I didn’t want to just corner Jenna after practice, so it was a couple weeks before I could talk to her about Nick. Meanwhile, more practices ended with full darkness outside, and as I walked from the Club to my bus stop, Nick would be there, just a shadow across the street at the edge of the sodium lights. Didn’t he have anywhere else to be, I wondered. Was he haunting the club, or stalking me, wondering what was taking me so long? Either way, we didn’t talk again until it was done.
An independent cinema called the Moulin Bleu was showing—one afternoon only—the final installment of a particularly esoteric series of anime movies. (Think if Stanley Kubrick had directed a gender-swapped Beauty and the Beast, except the Beast, in this case, is also the Beast of the biblical apocalypse.) Jenna was the only person I’d met since college who knew, much less cared (or could be persuaded to care) about the franchise. Naturally, I suggested we go to the showing together.
Afterward, we waited for my bus on steep, sloped sidewalk, and before we had gone too far breaking down the movie’s convoluted eschatological symbology, I said, apropos of nothing, “I talked to Nick the other day.”
“Ugh. Why?”
“He approached me.”
“So?”
“He wants to apologize.”
She turned to face me. “I don’t want his apology. I just don’t want to deal with him again.”
“That’s the thing,” I said. “He really wants to get back on the mat.”
“He’d fit right in at Team V.” Jenna had not had a good experience at Team V MMA Academy.
“I know you don’t owe him anything…”
“Damn skippy,” she said.
“…but I feel where he’s coming from. And he said he’s willing to do whatever he has to to get back in everyone’s good graces.”
“It wasn’t my call to kick him out.”
“I know. I was there. But Pete wouldn’t consider letting Nick back in if you weren’t okay with it. That wouldn’t be right.”
“But you think it would be right if you could talk me into it?”
I don’t know if I thought it would be right even then. Here I was advocating for someone I hardly knew, over the objections of one of my best friends. But I knew what Nick and I had in common, and I didn’t think the city was going to give him another chance. “I just think the Club’s important to him for the same reason it’s important to me. And he feels bad about how he treated you. He gets that.”

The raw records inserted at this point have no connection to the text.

This design comes from an exercise in tuning for small area and a short achievable clock period on the open sky130 flow, not from production work.
At most, simulation tests tie the RTL to the original design; equivalence was not proved.
For runs 2 and 3, only the layout was checked, not whether the RTL still works.
Power and IR drop assume default switching activity.

## flow/design.v (module list and top-level ports; edited modules follow where they fit)
// module sde_sine_rom: 25 lines
// module sde_duty_law: 732 lines
// module sde_norm: 39 lines
// module sde_elec_law: 66 lines
// module sde_carrier: 56 lines
// module sde_top: 522 lines
// module sde_sample_due: 48 lines
module sde_top (
    input  wire        clk,
    input  wire        rst,
    input  wire        bus_valid,
    input  wire        bus_write,
    input  wire [7:0]  bus_addr,
    input  wire [1:0]  bus_size,      
    input  wire [31:0] bus_wdata,
    output wire        bus_ready,
    output reg         bus_rvalid,
    output reg  [31:0] bus_rdata,
    input  wire [31:0] int_st,        
    output reg         pwm_valid,
    output reg  [3:0]  pwm_op,
    output wire [1:0]  pwm_ph,
    output reg  [31:0] pwm_data,
    input  wire [11:0] adc_raw,
    output reg         adc_valid,
    output reg  [1:0]  adc_op,
    input  wire [63:0] now_us
);
  // ...
==> flow/flow/run.sh <==
#!/bin/bash
set -euo pipefail
MARGIN=${SDE_SETUP_MARGIN:-11.5}
bash standard.sh SETUP_SLACK_MARGIN=$MARGIN \
    "BUFFER_PORTS_ARGS=-buffer_cell sky130_fd_sc_hd__buf_1" finish > flow_standard.log 2>&1
==> flow/standard.sh <==
#!/bin/bash
# synth_recipe.tcl (not shown) runs the flow's synth.tcl, then flattens the netlist and writes it again
# the make line also repeats each setting of config.mk as NAME=value (left out here)
make -C /OpenROAD-flow-scripts/flow DESIGN_CONFIG=/design/flow/config.mk WORK_HOME=/design/flow/orfs CLKGATE_MAP_FILE= SYNTH_SCRIPT=/design/flow/synth_recipe.tcl "${@:-finish}"
==> flow/config.mk <==
export PLATFORM = sky130hd
export DESIGN_NAME = sde_top
export DESIGN_NICKNAME = sde_top
export VERILOG_FILES = /design/flow/design.v
export SDC_FILE = /design/flow/constraint.sdc
export NUM_CORES = 4
export LEC_CHECK = 0
export CAP_MARGIN = 20
export CORE_MARGIN = 2
export CORE_UTILIZATION = 72
export CTS_BUF_LIST = sky130_fd_sc_hd__clkbuf_8
export CTS_CLUSTER_DIAMETER = 70
export CTS_CLUSTER_SIZE = 16
export SLEW_MARGIN = 20
==> flow/constraint.sdc <==
create_clock -name core_clock -period 21.0 [get_ports {clk}]
set_input_delay 4.2000 -clock core_clock [delete_from_list [all_inputs] [get_ports {clk}]]
set_output_delay 4.2000 -clock core_clock [all_outputs]
set_load 0.01 [all_outputs]
==> metrics.cfg, run 1 <==
[timing]
period_share=0.460
setup_viol=0
clock_skew_ps=45.2
relSlewSlack=0.177
hold_viol=0

[critical_path]
cp_max_fo=3
critPathArrivalTime_ps=5470
crit_buf_inv=2
startpoint_type=primary input

[status]
status=no timing/DRC/antenna violations

[yosys]
synthCells=3342
syn_area_sq_mm=0.0310
synth_common_cells=350 x nor2_1, 326 x inv_1, 253 x nand2_1
synth-simple-area-share=0.167
ys_seq_area_frac=0.370
yosysWarningCount=1

[detailed_routing]
drt-pass1-iter-count=12
met2_length_um=49300
dr_total_vias=29300

[hold_path]
min_to=dq2[3]$_DFF_P_
min_path_cells=0

[global_route]
grt_pass1_vias=28800
met3_usage=0.154
antenna_found_initial=8
met2_usage=0.774

[floorplan]
dieWidth_um=212
die_y_um=212
core_sq_mm=0.0428

[finish]
top_register=last_t
fin_cells=4074
num_antenna_cells=6
finalCoreUtilization=0.780
largest_reg_flops=64
clkbuf_count=39
buffer_area_frac=0.0464

[clock_network]
cts.repair.resized=20
clock-sinks=461
path_clk_slew_ps=100
clk_latency_ps=630

[pwr]
p_int_mw=1.37
Context: an optimization exercise on an open-source flow, tuned for small area. The choices shown serve that exercise and are no tape-out recipe. In this exercise RTL edits were held to simulation tests only and were not proved equivalent to the original. The clock input has no modelled driver; a real chip could not lean on it and would need a root buffer or a full tree. Power and IR drop assume default switching activity.

==> flow/design.v <==
module bte (
    input             clk,
    input             rst,            
    input             cmd_we,
    input      [31:0] cmd,
    input             i2c_ch_valid,
    input             spi_ch_valid,
    input      [7:0]  i2c_budget,     
    input      [7:0]  spi_budget,     
    output reg        res_done,
    output     [7:0]  res_status,
    output     [15:0] res_data,
    output            res_busy,
    output     [7:0]  res_retries,
    output            ch_req,
    output            ch_bus,         
    output     [1:0]  ch_kind,        
    output     [6:0]  ch_slave,
    output     [15:0] ch_buf,         
    output     [3:0]  ch_size,
    output     [7:0]  ch_opts,
    input             ch_ack,
    input      [7:0]  ch_st,
    input      [7:0]  ch_n,
    input      [15:0] ch_rdata,
    input             ch_busy
);
    localparam [3:0] W1  = 4'd0;    
    localparam [3:0] WP  = 4'd1;    
    localparam [3:0] R1  = 4'd2;    
    localparam [3:0] R2  = 4'd3;    
    localparam [3:0] SE  = 4'd4;    
    localparam [3:0] SO  = 4'd5;    
    localparam [3:0] SL  = 4'd6;    
    localparam [3:0] SD  = 4'd7;    
    localparam [3:0] SS  = 4'd8;    
    localparam [3:0] SB  = 4'd9;    
    localparam [3:0] SR  = 4'd10;   
    localparam [3:0] SX  = 4'd11;   
    localparam [3:0] QO  = 4'd12;   
    localparam [3:0] QL  = 4'd13;   
    localparam [3:0] QD  = 4'd14;   
    localparam [3:0] FIN = 4'd15;   
    reg        run;         
    reg [3:0]  st;
    reg [15:0] sdn;         
    wire [15:0] sd = ~sdn;  
    reg [7:0]  xa;          
    wire [4:0] hi5 = {xa[0], xa[6:4], xa[7]};
    wire [2:0] lo3 = xa[3:1];
    assign res_status  = {3'b000, xa[4:0]};
    wire   rd_end   = (st == R2) | (st == QD);
    wire   spi_poll = (st == SB) | (st == SR) | (st == SX);
    wire   poll_end = (st == WP) | spi_poll;
    assign res_data    = rd_end ? sd : 16'd0;
    assign res_busy    = spi_poll & xa[7];
    assign res_retries = poll_end ? sd[7:0] : 8'd0;
    assign ch_req   = run & (st != FIN);
    assign ch_bus   = st[3] | st[2];
    assign ch_slave = ch_bus ? 7'd0 : xa[6:0];
    reg [1:0] kind;
    reg [3:0] size;
    reg [3:0] opts;
    reg [7:0] b0, b1;
    always @(*) begin
        kind = 2'd0;
        size = 4'd0;
        opts = 4'h0;
        b0   = 8'h00;
        b1   = 8'h00;
        case (st)
            W1: begin size = 4'd2; opts = 4'h3; b0 = sd[15:8]; b1 = sd[7:0]; end
            WP: begin size = 4'd1; opts = 4'h5; b0 = sd[15:8]; end
            R1: begin size = 4'd1; opts = 4'h1; b0 = sd[15:8]; end
            R2: begin kind = 2'd1; size = 4'd1; opts = 4'h9; end
            SE: begin size = 4'd9; opts = 4'h7; b0 = 8'h9F; end
            SO: begin size = 4'd1; opts = 4'h2; b0 = {3'b101, hi5}; end
            SL: begin size = 4'd3; opts = 4'h1; b0 = {lo3, 5'd0}; end
            SD: begin size = 4'd2; opts = 4'h4; b0 = sd[7:0]; b1 = sd[15:8]; end
            SS: begin opts = 4'h2; end
            SB: begin kind = 2'd2; end
            SR: begin opts = 4'h4; end
            SX: begin size = 4'd9; opts = 4'h7; b0 = 8'h87; end
            QO: begin size = 4'd1; opts = 4'h2; b0 = {3'b110, hi5}; end
            QL: begin size = 4'd4; opts = 4'h1; b0 = {lo3, 5'd0}; end
            QD: begin kind = 2'd1; size = 4'd2; opts = 4'h4; end
            default: ;
        endcase
    end
    assign ch_kind = kind;
    assign ch_size = size;
    assign ch_opts = {4'h0, opts};
    assign ch_buf  = {b1, b0};
    wire [1:0] c_op = cmd[31:30];
    reg        c_legal;
    always @(*) begin
        case (c_op)
            2'd0:    c_legal = (cmd[22:19] == 4'd0);
            2'd1:    c_legal = (cmd[22:19] == 4'd0) && (cmd[7:0] == 8'd0);
            2'd2:    c_legal = (cmd[29:24] == 6'd0);
            default: c_legal = (cmd[29:24] == 6'd0) && (cmd[15:0] == 16'd0);
        endcase
    end
    wire c_chv = c_op[1] ? spi_ch_valid : i2c_ch_valid;
    wire c_ok  = c_legal & c_chv;
    reg [3:0] c_first;
    always @(*) begin
        case (c_op)
            2'd0:    c_first = W1;
            2'd1:    c_first = R1;
            2'd2:    c_first = SE;
            default: c_first = QO;
        endcase
    end
    wire st_zero  = (ch_st == 8'd0);
    wire st_known = (ch_st[7:5] == 3'd0) &&
                    ((ch_st[4:3] == 2'b00 && ch_st[2:0] != 3'd0 &&
                      ch_st[2:0] != 3'd1 && ch_st[2:0] != 3'd7) ||
                     ch_st[4:0] == 5'd18);
    wire n_ok   = (ch_n == {4'd0, size});
    wire eff_ok = st_zero & (n_ok | (st == SB));
    wire [4:0] eff = st_known ? ch_st[4:0] : (eff_ok ? 5'd0 : 5'd18);
    wire [7:0] retry_inc = sd[7:0] + 8'd1;
    wire [7:0] budget    = (st == WP) ? i2c_budget : spi_budget;
    wire       at_budget = (retry_inc == budget);
    reg last;
    always @(*) begin
        case (st)
            WP:      last = eff_ok | at_budget;
            R2, SX, QD: last = 1'b1;
            default: last = ~eff_ok;
        endcase
    end
    reg [3:0] st_next;
    always @(*) begin
        case (st)
            W1, WP:  st_next = WP;
            R1:      st_next = R2;
            SS:      st_next = SB;
            SB:      st_next = (ch_busy & ~at_budget) ? SB : SR;
            QO:      st_next = QL;
            QL:      st_next = QD;
            SE: st_next = SO; SO: st_next = SL; SL: st_next = SD; SD: st_next = SS; SR: st_next = SX;
            default: st_next = FIN;
        endcase
    end
    wire acc    = cmd_we & ~run;
    wire answer = ch_ack;                
    wire finish = run & ((st == FIN) | (answer & last));
    always @(posedge clk) begin
        if (rst) begin
            run      <= 1'b0;
            res_done <= 1'b0;
        end else if (acc) begin
            run      <= 1'b1;
            res_done <= 1'b0;
        end else if (finish) begin
            run      <= 1'b0;
            res_done <= 1'b1;
        end
    end
    always @(posedge clk) begin
        if (acc) begin
            st       <= c_ok ? c_first : FIN;
            sdn      <= ~cmd[15:0];
            xa[0]    <= cmd[23];
            xa[3:1]  <= cmd[26:24] | cmd[18:16];
            xa[6:4]  <= cmd[29:27] | cmd[22:20];
            xa[7]    <= cmd[19];
            if (!c_ok)
                xa[4:0] <= c_legal ? 5'd3 : 5'd6;
        end else if (answer) begin
            if (last)
                xa[4:0] <= eff;
            else
                st <= st_next;
            if (st == QD)
                sdn <= ~ch_rdata;
            else if (st == R2)
                sdn <= ~{8'd0, ch_rdata[7:0]};
            else if (st == WP || st == SB)
                sdn[7:0] <= ~retry_inc;
            else if (st == W1 || st == SS)
                sdn[7:0] <= 8'hFF;
            if (st == SS)
                xa[7] <= 1'b0;
            else if (st == SB && st_zero)
                xa[7] <= ch_busy;
        end
    end
endmodule
This design comes from an exercise in tuning for small area, a short achievable clock period and few clock cycles per item on the open sky130 flow, not from production work.
The RTL was checked by simulation tests, not by an equivalence proof against the original design.

### flow/run.sh
#!/bin/bash
# synth_recipe.tcl (not shown) runs the flow's synth.tcl, then flattens the netlist and writes it again
# the make line also repeats each setting of config.mk as NAME=value (left out here)
make -C /OpenROAD-flow-scripts/flow DESIGN_CONFIG=/design/flow/config.mk WORK_HOME=/design/flow/orfs CLKGATE_MAP_FILE= SYNTH_SCRIPT=/design/flow/synth_recipe.tcl finish
### flow/config.mk
export PLATFORM = sky130hd
export DESIGN_NAME = crsf_core
export DESIGN_NICKNAME = crsf_core
export VERILOG_FILES = /design/flow/design.v
export SDC_FILE = /design/flow/constraint.sdc
export NUM_CORES = 4
export LEC_CHECK = 0
export CAP_MARGIN = 20
export CORE_MARGIN = 2
export CORE_UTILIZATION = 30
export PLACE_DENSITY = 0.4
export SLEW_MARGIN = 20
### flow/constraint.sdc
create_clock -name core_clock -period 130.0 [get_ports {clk}]
set_input_delay 26.0000 -clock core_clock [delete_from_list [all_inputs] [get_ports {clk}]]
set_output_delay 26.0000 -clock core_clock [all_outputs]
set_load 0.01 [all_outputs]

Jenna looked down the street to see if my bus was coming yet. It wasn’t. “You said he’d do whatever it takes?”
I nodded.
“Would that include leaving me alone? No rolling, no drills, no talking—completely separate universes.”
“He would do that.”
“You’re certain this isn’t some kind of stalker crush thing? Like he’d do anything just to be in the same room as me?”
I laughed. “It’s really not about that.”
“He knows I’m not even into guys, right?”
“I could tell him, just to be sure,” I offered.
“Do that.” She sighed. “You can’t be too careful.”